Transonic Airfoil Shape Optimization in Preliminary Design Environment

A modified profile optimization method using a smoothest shape modification strategy (POSSEM) is developed for airfoil shape optimization in a preliminary design environment. POSSEM is formulated to overcome two technical difficulties frequently encountered when conducting multipoint airfoil optimization within a high-resolution design space: the generation of undesirable optimal airfoil shapes due to high frequency components in the parametric geometry model and significant degradation in the off-design performance.

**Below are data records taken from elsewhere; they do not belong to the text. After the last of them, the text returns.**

`src/hdl/core_pkg.sv`:
```
package core_pkg;

    // ============================================================
    // Widths
    // ============================================================

    localparam int xlen        = 32;
    localparam int reg_count   = 32;
    localparam int instr_bytes = 4;           // PC step per instruction.

    localparam logic [xlen-1:0] reset_pc = '0;

    typedef logic [$clog2(reg_count)-1:0] reg_addr_t;

    // ============================================================
    // Instruction encodings
    // ============================================================

    typedef enum logic [5:0] {
        OP_RTYPE = 6'h00,
        OP_BEQ   = 6'h04,
        OP_ADDI  = 6'h08,
        OP_LW    = 6'h23,
        OP_SW    = 6'h2b
    } opcode_e;

    typedef enum logic [5:0] {
        FN_ADD = 6'h20,
        FN_SUB = 6'h22,
        FN_AND = 6'h24,
        FN_OR  = 6'h25,
        FN_SLT = 6'h2a
    } funct_e;

    typedef enum logic [2:0] {
        ALU_ADD,
        ALU_SUB,
        ALU_AND,
        ALU_OR,
        ALU_SLT
    } alu_op_e;

    typedef enum logic [1:0] {
        FWD_NONE,
        FWD_MEM,                              // From the execute/memory register.
        FWD_WB                                // From the write-back register.
    } fwd_sel_e;

    // ============================================================
    // Stage registers
    // ============================================================

    typedef struct packed {
        logic            valid;
        logic [xlen-1:0] pc;
        logic [xlen-1:0] a;
        logic [xlen-1:0] b;
        logic [xlen-1:0] imm;                 // Sign extended.
        reg_addr_t       rs;
        reg_addr_t       rt;
        reg_addr_t       dest;
        alu_op_e         alu_op;
        logic            write_reg;
        logic            mem_read;
        logic            mem_write;
        logic            use_imm;
        logic            branch;
    } id_ex_t;

    typedef struct packed {
        logic            valid;
        logic [xlen-1:0] result;
        logic [xlen-1:0] store_data;
        reg_addr_t       dest;
        logic            write_reg;
        logic            mem_read;
        logic            mem_write;
    } ex_mem_t;

    typedef struct packed {
        logic            valid;
        reg_addr_t       dest;
        logic            write_reg;
        logic [xlen-1:0] result;
    } mem_wb_t;

endpackage

```
`src/hdl/pipe_if.sv`:
```
interface pipe_if #(
    parameter type bits_t = logic
);

    bits_t bits;                              // Stage register contents.
    logic  stall;                             // Hold the register.
    logic  flush;                             // Load a bubble.

    // The stage that owns the register.
    modport producer (
        output bits,
        input  stall,
        input  flush
    );

    // Downstream readers. The hazard unit attaches here and
    // is the only one that drives stall and flush.
    modport consumer (
        input  bits,
        output stall,
        output flush
    );

endinterface

```
`src/hdl/stage_fetch.sv`:
```
module stage_fetch
    import core_pkg::*;
(
    input  logic            clk,
    input  logic            arst_n,
    input  logic            stall,
    input  logic            load,
    input  logic [xlen-1:0] pc_in,
    output logic [xlen-1:0] imem_addr,
    input  logic [xlen-1:0] imem_data,
    output logic [xlen-1:0] instruction,
    output logic [xlen-1:0] pc,
    input  logic            flush
);

    logic [xlen-1:0] pc_reg;

    assign imem_addr = pc_reg;

    always_ff @(posedge clk or negedge arst_n) begin
        if (!arst_n) begin
            pc_reg      <= reset_pc;
            instruction <= '0;                // Decodes as a no-op.
            pc          <= '0;
        end else if (!stall) begin
            if (load) begin
                pc_reg <= pc_in;              // Taken branch.
            end else begin
                pc_reg <= pc_reg + xlen'(instr_bytes);
            end
            instruction <= flush ? '0 : imem_data;
            pc          <= pc_reg;
        end
    end

endmodule

```
`src/hdl/stage_decode.sv`:
```
module stage_decode
    import core_pkg::*;
(
    input  logic            clk,
    input  logic            arst_n,
    input  logic [xlen-1:0] instruction,
    input  logic [xlen-1:0] pc,
    input  logic            wb_we,
    input  reg_addr_t       wb_dest,
    input  logic [xlen-1:0] wb_data,
    output reg_addr_t       rs,
    output reg_addr_t       rt,
    output logic            uses_rt,
    pipe_if.producer        ex
);

    logic [xlen-1:0] regs [reg_count];
    opcode_e         opcode;
    funct_e          funct;
    reg_addr_t       rd;
    id_ex_t          id_next;

    assign opcode = opcode_e'(instruction[31:26]);
    assign funct  = funct_e'(instruction[5:0]);
    assign rs     = instruction[25:21];
    assign rt     = instruction[20:16];
    assign rd     = instruction[15:11];

    // Register 0 reads as zero; a write in the same cycle passes through.
    function automatic logic [xlen-1:0] read_reg(reg_addr_t idx);
        if (idx == '0) begin
            return '0;
        end
        if (wb_we && wb_dest == idx) begin
            return wb_data;
        end
        return regs[idx];
    endfunction

    always_ff @(posedge clk) begin
        if (wb_we && wb_dest != '0) begin
            regs[wb_dest] <= wb_data;
        end
    end

    // ============================================================
    // Decoder
    // ============================================================

    always_comb begin
        id_next        = '0;
        id_next.valid  = 1'b1;
        id_next.pc     = pc;
        id_next.a      = read_reg(rs);
        id_next.b      = read_reg(rt);
        id_next.imm    = {{(xlen-16){instruction[15]}}, instruction[15:0]};
        id_next.rs     = rs;
        id_next.rt     = rt;
        id_next.dest   = rt;
        id_next.alu_op = ALU_ADD;
        uses_rt        = 1'b0;
        case (opcode)
            OP_RTYPE: begin
                id_next.dest      = rd;
                id_next.write_reg = 1'b1;
                uses_rt           = 1'b1;
                case (funct)
                    FN_ADD:  id_next.alu_op = ALU_ADD;
                    FN_SUB:  id_next.alu_op = ALU_SUB;
                    FN_AND:  id_next.alu_op = ALU_AND;
                    FN_OR:   id_next.alu_op = ALU_OR;
                    FN_SLT:  id_next.alu_op = ALU_SLT;
                    default: id_next.write_reg = 1'b0;   // No-op.
                endcase
            end
            OP_ADDI: begin
                id_next.use_imm   = 1'b1;
                id_next.write_reg = 1'b1;
            end
            OP_LW: begin
                id_next.use_imm   = 1'b1;
                id_next.mem_read  = 1'b1;
                id_next.write_reg = 1'b1;
            end
            OP_SW: begin
                id_next.use_imm   = 1'b1;
                id_next.mem_write = 1'b1;
                uses_rt           = 1'b1;             // Store data.
            end
            OP_BEQ: begin
                id_next.branch = 1'b1;
                uses_rt        = 1'b1;
            end
            default: ;
        endcase
    end

    always_ff @(posedge clk or negedge arst_n) begin
        if (!arst_n) begin
            ex.bits <= '0;
        end else if (!ex.stall) begin
            ex.bits <= ex.flush ? '0 : id_next;
        end
    end

endmodule

```
`src/hdl/stage_execute.sv`:
```
module stage_execute
    import core_pkg::*;
(
    input  logic            clk,
    input  logic            arst_n,
    pipe_if.consumer        ex,
    pipe_if.producer        mem,
    input  fwd_sel_e        fwd_a,
    input  fwd_sel_e        fwd_b,
    input  logic [xlen-1:0] mem_result,
    input  logic [xlen-1:0] wb_result,
    output logic            branch_taken,
    output logic [xlen-1:0] branch_target
);

    logic [xlen-1:0] op_a;
    logic [xlen-1:0] rt_val;
    logic [xlen-1:0] op_b;
    logic [xlen-1:0] alu_out;

    function automatic logic [xlen-1:0] fwd_mux(fwd_sel_e sel, logic [xlen-1:0] reg_val,
                                                logic [xlen-1:0] from_mem,
                                                logic [xlen-1:0] from_wb);
        case (sel)
            FWD_MEM: return from_mem;
            FWD_WB:  return from_wb;
            default: return reg_val;
        endcase
    endfunction

    assign op_a   = fwd_mux(fwd_a, ex.bits.a, mem_result, wb_result);
    assign rt_val = fwd_mux(fwd_b, ex.bits.b, mem_result, wb_result);
    assign op_b   = ex.bits.use_imm ? ex.bits.imm : rt_val;

    always_comb begin
        case (ex.bits.alu_op)
            ALU_SUB: alu_out = op_a - op_b;
            ALU_AND: alu_out = op_a & op_b;
            ALU_OR:  alu_out = op_a | op_b;
            ALU_SLT: alu_out = {{(xlen-1){1'b0}}, $signed(op_a) < $signed(op_b)};
            default: alu_out = op_a + op_b;
        endcase
    end

    // BEQ compares the forwarded register values, not the ALU result.
    assign branch_taken  = ex.bits.valid & ex.bits.branch & (op_a == rt_val);
    assign branch_target = ex.bits.pc + xlen'(instr_bytes) + {ex.bits.imm[xlen-3:0], 2'b00};

    always_ff @(posedge clk or negedge arst_n) begin
        if (!arst_n) begin
            mem.bits <= '0;
        end else if (!mem.stall) begin
            if (mem.flush) begin
                mem.bits <= '0;
            end else begin
                mem.bits.valid      <= ex.bits.valid;
                mem.bits.result     <= alu_out;
                mem.bits.store_data <= rt_val;
                mem.bits.dest       <= ex.bits.dest;
                mem.bits.write_reg  <= ex.bits.write_reg;
                mem.bits.mem_read   <= ex.bits.mem_read;
                mem.bits.mem_write  <= ex.bits.mem_write;
            end
        end
    end

endmodule

```
`src/hdl/stage_memory.sv`:
```
module stage_memory
    import core_pkg::*;
(
    input  logic            clk,
    input  logic            arst_n,
    pipe_if.consumer        mem,
    input  logic            stall,
    output logic [xlen-1:0] dmem_addr,
    output logic [xlen-1:0] dmem_wdata,
    output logic            dmem_we,
    output logic            dmem_re,
    input  logic [xlen-1:0] dmem_rdata,
    output logic            wb_we,
    output reg_addr_t       wb_dest,
    output logic [xlen-1:0] wb_data,
    output logic [xlen-1:0] mem_result
);

    mem_wb_t wb;

    // Straight from the stage register, so they hold with it.
    assign dmem_addr  = mem.bits.result;
    assign dmem_wdata = mem.bits.store_data;
    assign dmem_we    = mem.bits.valid & mem.bits.mem_write;
    assign dmem_re    = mem.bits.valid & mem.bits.mem_read;
    assign mem_result = mem.bits.result;

    always_ff @(posedge clk or negedge arst_n) begin
        if (!arst_n) begin
            wb <= '0;
        end else if (!stall) begin
            wb.valid     <= mem.bits.valid;
            wb.dest      <= mem.bits.dest;
            wb.write_reg <= mem.bits.write_reg;
            wb.result    <= mem.bits.mem_read ? dmem_rdata : mem.bits.result;
        end
    end

    assign wb_we   = wb.valid & wb.write_reg;
    assign wb_dest = wb.dest;
    assign wb_data = wb.result;

endmodule

```
`src/hdl/hazard_unit.sv`:
```
module hazard_unit
    import core_pkg::*;
(
    input  reg_addr_t rs,
    input  reg_addr_t rt,
    input  logic      uses_rt,
    pipe_if.consumer  ex,
    pipe_if.consumer  mem,
    input  logic      wb_we,
    input  reg_addr_t wb_dest,
    input  logic      dmem_stall,
    input  logic      branch_taken,
    output logic      fetch_stall,
    output logic      fetch_flush,
    output fwd_sel_e  fwd_a,
    output fwd_sel_e  fwd_b
);

    logic      mem_fwd;
    logic      wb_fwd;
    reg_addr_t mem_dest;
    logic      load_use;

    // A load in memory never forwards. The load-use stall keeps it apart.
    assign mem_fwd  = mem.bits.valid & mem.bits.write_reg & ~mem.bits.mem_read
                    & (mem.bits.dest != '0);
    assign mem_dest = mem.bits.dest;
    assign wb_fwd   = wb_we & (wb_dest != '0);

    // Nearest producer wins.
    function automatic fwd_sel_e pick(reg_addr_t src);
        if (mem_fwd && mem_dest == src) begin
            return FWD_MEM;
        end
        if (wb_fwd && wb_dest == src) begin
            return FWD_WB;
        end
        return FWD_NONE;
    endfunction

    always_comb begin
        fwd_a = pick(ex.bits.rs);
        fwd_b = pick(ex.bits.rt);
    end

    assign load_use = ex.bits.valid & ex.bits.mem_read & (ex.bits.dest != '0)
                    & ((ex.bits.dest == rs) | (uses_rt & (ex.bits.dest == rt)));

    // Data memory hold freezes everything and masks any flush.
    assign fetch_stall = dmem_stall | load_use;
    assign fetch_flush = branch_taken & ~dmem_stall;
    assign ex.stall    = dmem_stall;
    assign ex.flush    = (branch_taken | load_use) & ~dmem_stall;
    assign mem.stall   = dmem_stall;
    assign mem.flush   = 1'b0;                // Nothing past execute is squashed.

endmodule

```
`src/hdl/core.sv`:
```
module core
    import core_pkg::*;
(
    input  logic            clk,
    input  logic            arst_n,
    output logic [xlen-1:0] imem_addr,
    input  logic [xlen-1:0] imem_data,
    output logic [xlen-1:0] dmem_addr,
    output logic [xlen-1:0] dmem_wdata,
    output logic            dmem_we,
    output logic            dmem_re,
    input  logic [xlen-1:0] dmem_rdata,
    input  logic            dmem_stall
);

    pipe_if #(.bits_t(id_ex_t))  ex_if ();
    pipe_if #(.bits_t(ex_mem_t)) mem_if ();

    logic [xlen-1:0] fd_instruction;
    logic [xlen-1:0] fd_pc;
    logic            fetch_stall;
    logic            fetch_flush;
    logic            branch_taken;
    logic [xlen-1:0] branch_target;
    reg_addr_t       rs;
    reg_addr_t       rt;
    logic            uses_rt;
    fwd_sel_e        fwd_a;
    fwd_sel_e        fwd_b;
    logic            wb_we;
    reg_addr_t       wb_dest;
    logic [xlen-1:0] wb_data;
    logic [xlen-1:0] mem_result;

    stage_fetch u_fetch (
        .clk(clk), .arst_n(arst_n),
        .stall(fetch_stall), .load(branch_taken), .pc_in(branch_target),
        .imem_addr(imem_addr), .imem_data(imem_data),
        .instruction(fd_instruction), .pc(fd_pc), .flush(fetch_flush));

    stage_decode u_decode (
        .clk(clk), .arst_n(arst_n),
        .instruction(fd_instruction), .pc(fd_pc),
        .wb_we(wb_we), .wb_dest(wb_dest), .wb_data(wb_data),
        .rs(rs), .rt(rt), .uses_rt(uses_rt), .ex(ex_if.producer));

    stage_execute u_execute (
        .clk(clk), .arst_n(arst_n),
        .ex(ex_if.consumer), .mem(mem_if.producer),
        .fwd_a(fwd_a), .fwd_b(fwd_b),
        .mem_result(mem_result), .wb_result(wb_data),
        .branch_taken(branch_taken), .branch_target(branch_target));

    stage_memory u_memory (
        .clk(clk), .arst_n(arst_n),
        .mem(mem_if.consumer), .stall(mem_if.stall),
        .dmem_addr(dmem_addr), .dmem_wdata(dmem_wdata),
        .dmem_we(dmem_we), .dmem_re(dmem_re), .dmem_rdata(dmem_rdata),
        .wb_we(wb_we), .wb_dest(wb_dest), .wb_data(wb_data),
        .mem_result(mem_result));

    hazard_unit u_hazard (
        .rs(rs), .rt(rt), .uses_rt(uses_rt),
        .ex(ex_if.consumer), .mem(mem_if.consumer),
        .wb_we(wb_we), .wb_dest(wb_dest),
        .dmem_stall(dmem_stall), .branch_taken(branch_taken),
        .fetch_stall(fetch_stall), .fetch_flush(fetch_flush),
        .fwd_a(fwd_a), .fwd_b(fwd_b));

endmodule

```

To demonstrate the usefulness of POSSEM in a preliminary design environment, a design competition was conducted with the objective of improving a fairly well-designed baseline airfoil at four transonic flight conditions without incurring any off-design performance degradation. Independently, two designs were generated from the inverse design tool CDISC, while a third design was generated from POSSEM using over 200 control points of a cubic B-spline curve representation of the airfoil as design variables for the shape optimization. Pros and cons of all the airfoil designs are documented along with in-depth analyses of simulation results. The POSSEM design exhibits a fairly smooth curvature and no degradation in the off-design performance. Moreover, it has the lowest average drag among the three designs at the design conditions, as evaluated from three different flow solvers. This study demonstrates the potential of POSSEM as a practical airfoil optimization tool for use in a preliminary design environment. The novel ideas used in POSSEM, such as the smoothest shape modification and modified profile optimization strategies, are applicable to minimizing aircraft drag at multiple flight conditions.